Data entries:
File: config.mk
export PLATFORM = sky130hd
export DESIGN_NAME = nota_media_flat
export DESIGN_NICKNAME = d
export VERILOG_FILES = /design/src/rtl/nota_pkg.sv /design/src/rtl/nota_media_if.sv /design/src/rtl/seq_divider.sv /design/src/rtl/nota_media.sv /design/src/flat_wrapper.sv
export SDC_FILE = /design/constraint.sdc
export NUM_CORES = 1
export LEC_CHECK = 0
export BUFFER_PORTS_ARGS = -buffer_cell sky130_fd_sc_hd__buf_2
export CAP_MARGIN = 20
export CORE_MARGIN = 3
export CORE_UTILIZATION = 59
export DETAILED_ROUTE_END_ITERATION = 7
export HOLD_SLACK_MARGIN = 0.08
export PLACE_DENSITY = 0.79
export SYNTH_ARGS = -nofsm -noshare
export SYNTH_HDL_FRONTEND = slang
export SYNTH_SLANG_ARGS = --single-unit
File: constraint.sdc
create_clock -name clk_2 -period 2.75 [get_ports clk_2]
set_input_delay 0.55 -clock clk_2 [delete_from_list [all_inputs] [get_ports clk_2]]
set_output_delay 0.55 -clock clk_2 [all_outputs]
set_load 0.02 [all_outputs]
===== src/rtl/cla_segment.sv =====
// -----------------------------------------------------------------------------
// cla_segment
//   Combinational SEG-bit carry-lookahead adder built from generate/propagate
//   terms. Each carry is formed directly from g/p/cin rather than rippled.
// Ports
//   a, b   in  SEG  operand segments
//   cin    in  1    carry into bit 0
//   s      out SEG  segment sum
//   cout   out 1    carry out of the MSB
//   c_msb  out 1    carry into the MSB (cout ^ c_msb = signed overflow)
// -----------------------------------------------------------------------------
module cla_segment #(
  parameter int SEG = 4
) (
  input  logic [SEG-1:0] a,
  input  logic [SEG-1:0] b,
  input  logic           cin,
  output logic [SEG-1:0] s,
  output logic           cout,
  output logic           c_msb
);

  logic [SEG-1:0] g;
  logic [SEG-1:0] p;
  logic [SEG:0]   c;
  logic           prop;

  // NOTE: every variable written here gets a value before any branch or loop
  // can skip it; otherwise synthesis infers a latch to remember the old value.
  always_comb begin
    g    = a & b;
    p    = a ^ b;
    c    = '0;
    c[0] = cin;
    prop = 1'b1;
    // c[i] = g[i-1] | p[i-1]g[i-2] | ... | p[i-1..0]cin, built as a flat
    // sum of products walking down from bit i-1.
    for (int i = 1; i <= SEG; i++) begin
      prop = 1'b1;
      for (int j = i - 1; j >= 0; j--) begin
        c[i] = c[i] | (prop & g[j]);
        prop = prop & p[j];
      end
      c[i] = c[i] | (prop & cin);
    end
    s     = p ^ c[SEG-1:0];
    cout  = c[SEG];
    c_msb = c[SEG-1];
  end

endmodule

▶ [What to do] The answer is the records above restated word for word from their opening line through the line that holds "built as a flat", both included, and nothing else.

▶ [Reply]
File: config.mk
export PLATFORM = sky130hd
export DESIGN_NAME = nota_media_flat
export DESIGN_NICKNAME = d
export VERILOG_FILES = /design/src/rtl/nota_pkg.sv /design/src/rtl/nota_media_if.sv /design/src/rtl/seq_divider.sv /design/src/rtl/nota_media.sv /design/src/flat_wrapper.sv
export SDC_FILE = /design/constraint.sdc
export NUM_CORES = 1
export LEC_CHECK = 0
export BUFFER_PORTS_ARGS = -buffer_cell sky130_fd_sc_hd__buf_2
export CAP_MARGIN = 20
export CORE_MARGIN = 3
export CORE_UTILIZATION = 59
export DETAILED_ROUTE_END_ITERATION = 7
export HOLD_SLACK_MARGIN = 0.08
export PLACE_DENSITY = 0.79
export SYNTH_ARGS = -nofsm -noshare
export SYNTH_HDL_FRONTEND = slang
export SYNTH_SLANG_ARGS = --single-unit
File: constraint.sdc
create_clock -name clk_2 -period 2.75 [get_ports clk_2]
set_input_delay 0.55 -clock clk_2 [delete_from_list [all_inputs] [get_ports clk_2]]
set_output_delay 0.55 -clock clk_2 [all_outputs]
set_load 0.02 [all_outputs]
===== src/rtl/cla_segment.sv =====
// -----------------------------------------------------------------------------
// cla_segment
//   Combinational SEG-bit carry-lookahead adder built from generate/propagate
//   terms. Each carry is formed directly from g/p/cin rather than rippled.
// Ports
//   a, b   in  SEG  operand segments
//   cin    in  1    carry into bit 0
//   s      out SEG  segment sum
//   cout   out 1    carry out of the MSB
//   c_msb  out 1    carry into the MSB (cout ^ c_msb = signed overflow)
// -----------------------------------------------------------------------------
module cla_segment #(
  parameter int SEG = 4
) (
  input  logic [SEG-1:0] a,
  input  logic [SEG-1:0] b,
  input  logic           cin,
  output logic [SEG-1:0] s,
  output logic           cout,
  output logic           c_msb
);

  logic [SEG-1:0] g;
  logic [SEG-1:0] p;
  logic [SEG:0]   c;
  logic           prop;

  // NOTE: every variable written here gets a value before any branch or loop
  // can skip it; otherwise synthesis infers a latch to remember the old value.
  always_comb begin
    g    = a & b;
    p    = a ^ b;
    c    = '0;
    c[0] = cin;
    prop = 1'b1;
    // c[i] = g[i-1] | p[i-1]g[i-2] | ... | p[i-1..0]cin, built as a flat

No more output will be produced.